Yes, it is possible to get a mortgage on a flat above a shop — but it is more complex than a standard residential purchase. Whether a lender will accept it depends on three things: the flat, the shop below, and the type of buyer. If you understand all three, you can quickly work out whether a mortgage is realistic.
This guide explains how lenders assess flats above shops, why some applications fail, and how to approach the process without wasting time.
Why Flats Above Shops Are Treated Differently
From a lender’s perspective, a flat above a commercial unit carries additional risk. The concern is not just about you living there, but about how easy the property would be to sell if they ever needed to repossess.
Key risks lenders consider include:
Noise, smells, and disturbance from the business below
The type of customers visiting the shop
Opening hours and footfall
Resale demand for similar properties
Because of this, fewer lenders operate in this space, and criteria are tighter.
The Type of Shop Matters Most
The single biggest factor is the nature of the business below the flat. Lenders usually group commercial units into lower-risk and higher-risk categories.

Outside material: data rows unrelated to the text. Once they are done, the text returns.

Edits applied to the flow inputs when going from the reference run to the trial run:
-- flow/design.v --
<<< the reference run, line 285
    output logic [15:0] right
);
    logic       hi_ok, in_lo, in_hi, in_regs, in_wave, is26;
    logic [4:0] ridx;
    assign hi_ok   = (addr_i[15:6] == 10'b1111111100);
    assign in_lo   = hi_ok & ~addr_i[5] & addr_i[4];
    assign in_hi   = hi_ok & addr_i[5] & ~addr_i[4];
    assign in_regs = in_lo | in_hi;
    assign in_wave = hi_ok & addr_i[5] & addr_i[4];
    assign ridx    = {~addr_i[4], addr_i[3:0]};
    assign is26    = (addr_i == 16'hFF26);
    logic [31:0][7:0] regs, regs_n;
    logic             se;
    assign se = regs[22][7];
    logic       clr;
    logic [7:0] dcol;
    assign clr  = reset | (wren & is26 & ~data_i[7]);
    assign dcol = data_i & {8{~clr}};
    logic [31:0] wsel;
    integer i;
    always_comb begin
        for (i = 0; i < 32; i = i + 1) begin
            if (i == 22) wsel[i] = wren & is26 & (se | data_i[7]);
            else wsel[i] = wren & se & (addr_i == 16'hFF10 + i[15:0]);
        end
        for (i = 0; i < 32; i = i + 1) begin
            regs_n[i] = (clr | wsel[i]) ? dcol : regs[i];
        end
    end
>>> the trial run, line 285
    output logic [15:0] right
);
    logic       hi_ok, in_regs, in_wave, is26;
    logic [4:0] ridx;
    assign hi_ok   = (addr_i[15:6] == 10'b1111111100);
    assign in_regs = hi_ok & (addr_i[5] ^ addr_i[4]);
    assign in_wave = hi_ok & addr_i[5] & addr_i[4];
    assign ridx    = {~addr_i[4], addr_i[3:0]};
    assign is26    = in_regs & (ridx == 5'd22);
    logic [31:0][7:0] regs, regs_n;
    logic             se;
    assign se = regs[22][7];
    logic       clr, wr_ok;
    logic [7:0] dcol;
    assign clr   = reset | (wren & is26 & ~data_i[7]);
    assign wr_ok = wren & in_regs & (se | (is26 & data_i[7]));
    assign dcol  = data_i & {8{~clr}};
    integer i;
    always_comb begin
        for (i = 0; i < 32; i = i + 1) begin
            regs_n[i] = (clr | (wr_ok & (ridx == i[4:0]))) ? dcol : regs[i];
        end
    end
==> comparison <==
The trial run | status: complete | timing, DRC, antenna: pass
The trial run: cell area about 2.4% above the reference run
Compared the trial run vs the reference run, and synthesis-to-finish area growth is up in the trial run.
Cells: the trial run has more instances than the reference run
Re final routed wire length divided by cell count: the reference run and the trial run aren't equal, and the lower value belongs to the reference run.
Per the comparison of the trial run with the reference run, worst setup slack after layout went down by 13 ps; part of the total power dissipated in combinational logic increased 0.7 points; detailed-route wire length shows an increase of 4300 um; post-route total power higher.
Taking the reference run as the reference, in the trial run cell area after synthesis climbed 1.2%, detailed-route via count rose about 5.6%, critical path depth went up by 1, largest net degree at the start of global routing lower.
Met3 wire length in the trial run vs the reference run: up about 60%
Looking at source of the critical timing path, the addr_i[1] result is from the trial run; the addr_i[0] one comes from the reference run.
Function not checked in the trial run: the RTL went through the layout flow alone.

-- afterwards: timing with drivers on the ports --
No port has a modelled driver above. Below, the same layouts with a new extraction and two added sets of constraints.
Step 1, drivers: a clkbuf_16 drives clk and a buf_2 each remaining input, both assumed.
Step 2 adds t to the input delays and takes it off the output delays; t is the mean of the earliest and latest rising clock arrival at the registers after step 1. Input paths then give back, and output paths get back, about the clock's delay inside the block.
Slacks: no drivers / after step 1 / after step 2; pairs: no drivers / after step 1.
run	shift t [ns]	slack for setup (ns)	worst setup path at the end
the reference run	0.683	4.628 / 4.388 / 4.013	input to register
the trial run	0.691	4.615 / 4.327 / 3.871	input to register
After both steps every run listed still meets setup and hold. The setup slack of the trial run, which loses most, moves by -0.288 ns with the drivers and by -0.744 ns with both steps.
Context: an optimization exercise on an open-source flow, tuned for small area, a short achievable clock period and few clock cycles. The choices shown serve that exercise and are no tape-out recipe.
Function was not checked in any run shown here: the RTL went through the layout flow alone.

==> flow/design.v, too long to show whole: its modules and the start of the top module <==
// module FA: 10 lines
// module INV: 3 lines
// module NAND2: 3 lines
// module NOR2: 3 lines
// module XOR2: 3 lines
// module XNOR2: 3 lines
// module A21OI: 3 lines
// module O21AI: 3 lines
// module OR2: 3 lines
// module HISEL: 10 lines
// module Bitblade: 1859 lines
// module Cfu: 58 lines
module Cfu (
  input               cmd_valid,
  output              cmd_ready,
  input      [9:0]    cmd_payload_function_id,
  input      [31:0]   cmd_payload_inputs_0,
  input      [31:0]   cmd_payload_inputs_1,
  output              rsp_valid,
  input               rsp_ready,
  output     [31:0]   rsp_payload_outputs_0,
  input               reset,
  input               clk
);
  // ...
==> flow/flow/run.sh <==
#!/bin/bash
# Standard layout, with the port buffers made from sky130_fd_sc_hd__buf_2 cells instead of
# the delay cells the flow picks by default.  make's output goes to
# standard.log; each tool's own log is under orfs/logs/.
set -euo pipefail
export BUFFER_PORTS_ARGS="-buffer_cell sky130_fd_sc_hd__buf_2"
bash standard.sh > standard.log 2>&1
==> flow/standard.sh <==
#!/bin/bash
# synth_recipe.tcl (not shown) runs the flow's synth.tcl, then flattens the netlist and writes it again
# the make line also repeats each setting of config.mk as NAME=value (left out here)
make -C /OpenROAD-flow-scripts/flow DESIGN_CONFIG=/design/flow/config.mk WORK_HOME=/design/flow/orfs CLKGATE_MAP_FILE= SYNTH_SCRIPT=/design/flow/synth_recipe.tcl "${@:-finish}"
==> flow/config.mk <==
export PLATFORM = sky130hd
export DESIGN_NAME = Cfu
export DESIGN_NICKNAME = Cfu
export VERILOG_FILES = /design/flow/design.v
export SDC_FILE = /design/flow/constraint.sdc
export NUM_CORES = 4
export LEC_CHECK = 0
export CAP_MARGIN = 20
export CORE_MARGIN = 2
export CORE_UTILIZATION = 40
export SETUP_SLACK_MARGIN = 1.5
export SLEW_MARGIN = 20
export SYNTH_HIERARCHICAL = 1
export SYNTH_MINIMUM_KEEP_SIZE = 0
==> flow/constraint.sdc <==
create_clock -name core_clock -period 13.5 [get_ports {clk}]
set_input_delay 2.7000 -clock core_clock [delete_from_list [all_inputs] [get_ports {clk}]]
set_output_delay 2.7000 -clock core_clock [all_outputs]
set_load 0.01 [all_outputs]
==> results_dict.tcl, run 1 <==
set metrics [dict create \
    wl_met2_um 13200 \
    pre_cts_ws_ns 2.06 \
    reg2reg_from "mode" \
    synth_nets 1388 \
    reg.largest.list "acc: 32 flops, ups: 11 flops" \
    worstSetupStartpointType "primary input" \
    instances_no_fill 1392 \
    cp_common_cell "fa_1" \
    synth_top_family_by_area "adder cells" \
    grt_busiest_layer "met2" \
    syn_inst 1051 \
    clockNetworkAreaShare_pct 1.41 \
    synthToLayoutAreaGrowth_pct 6.39 \
    postLayoutCellArea_um2 10900 \
    ctsHtreeMaxLevel 2 \
    yosysTopAreaCell "fa_1" \
    seq_share_pct 8.45 \
    routed_wl_um 27800 \
    async_flop_share_pct 0 \
    cp_data_arrival_time_ns 8.69 \
    run_status "timing/DRC/antenna clean" \
    cp_top_family "adder cells" \
    buf_share_pct 5.21 \
    synth_compound_area_share_pct 6.58 \
    die_w_um 164 \
    worstSkewPairLatency_ns 0.30 \
    worst_pin_slew_ns 0.801 \
    dp.cells 1384 \
    cp-endpoint "rsp_payload_outputs_0[26]" \
    synth_warnings 7 \
    synth_common_cells "fa_1, nand2_1, nand3_1" \
    wl_per_cell_um 20.0 \
    clkTransAtPathRegs_ns 0.06 \
    period_share_pct 84.3 \
]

Generally viewed as lower risk:
Offices
Hairdressers or beauty salons
Pharmacies
Small retail units with daytime trading
Often viewed as higher risk:
Takeaways and restaurants
Pubs, bars, or venues serving alcohol
Late-night businesses
Businesses producing strong smells or noise
Higher perceived risk means fewer lenders, lower maximum loan-to-value, and a greater chance of valuation issues.
How Loan-to-Value Is Affected
Even when a lender is willing to consider a flat above a shop, borrowing is usually capped below standard residential limits.
What this means in practice:
You may need a larger deposit
Maximum borrowing is reduced
Some lenders will not go beyond certain thresholds regardless of income
This is why buyers are often surprised after agreeing a price, only to find the mortgage offer is lower than expected.
Valuations Can Make or Break the Deal
Mortgage declines are often driven by the valuation rather than the initial underwriting decision.
Valuers are asked to consider:
Market demand for similar properties
Saleability compared to standard flats
Any negative impact from the commercial use
If the valuer believes resale demand is limited, they may reduce the valuation or mark the property as unsuitable security. This alone can stop the mortgage, even if everything else looks acceptable.
Lease and Building Structure Considerations
Lenders will also review the legal structure of the building, including:
Length of the lease
Repair and maintenance responsibilities
Who owns and manages the commercial unit
Any restrictions on use
Unclear or poorly structured leases increase risk and can lead to delays or refusals.
Common Challenges Buyers Face
Buyers often run into problems because they apply without checking criteria first. Common issues include:
Assuming all shops are treated the same
Applying to lenders that do not accept mixed-use buildings
Not having clear details on the commercial unit
Discovering issues only after valuation fees are paid
These problems are avoidable with early checks.
A Practical Step-by-Step Approach
A sensible process usually looks like this:
Identify the exact type of business below the flat
Confirm opening hours and use class
Review lease details and building structure
Match the property to lenders that accept that setup
Proceed to valuation only once suitability is confirmed
This reduces the risk of declined applications and wasted costs.
How We Help
We do not claim that all flats above shops are mortgageable. They are not.
What we do instead:
Pre-check the commercial use before any application
Match you only with lenders comfortable with that property type
Flag issues early so you can decide whether to proceed
If you can tell us what the flat is, what the shop does, and who you are as a buyer, we can give you a clear view of what lenders are likely to say.
The Bottom Line
You can get a mortgage on a flat above a shop, but acceptance depends on risk. The business below, the building structure, and resale considerations all matter. Higher risk means fewer lenders and lower borrowing.
With the right checks upfront, you can avoid declines and move forward with clarity rather than guesswork.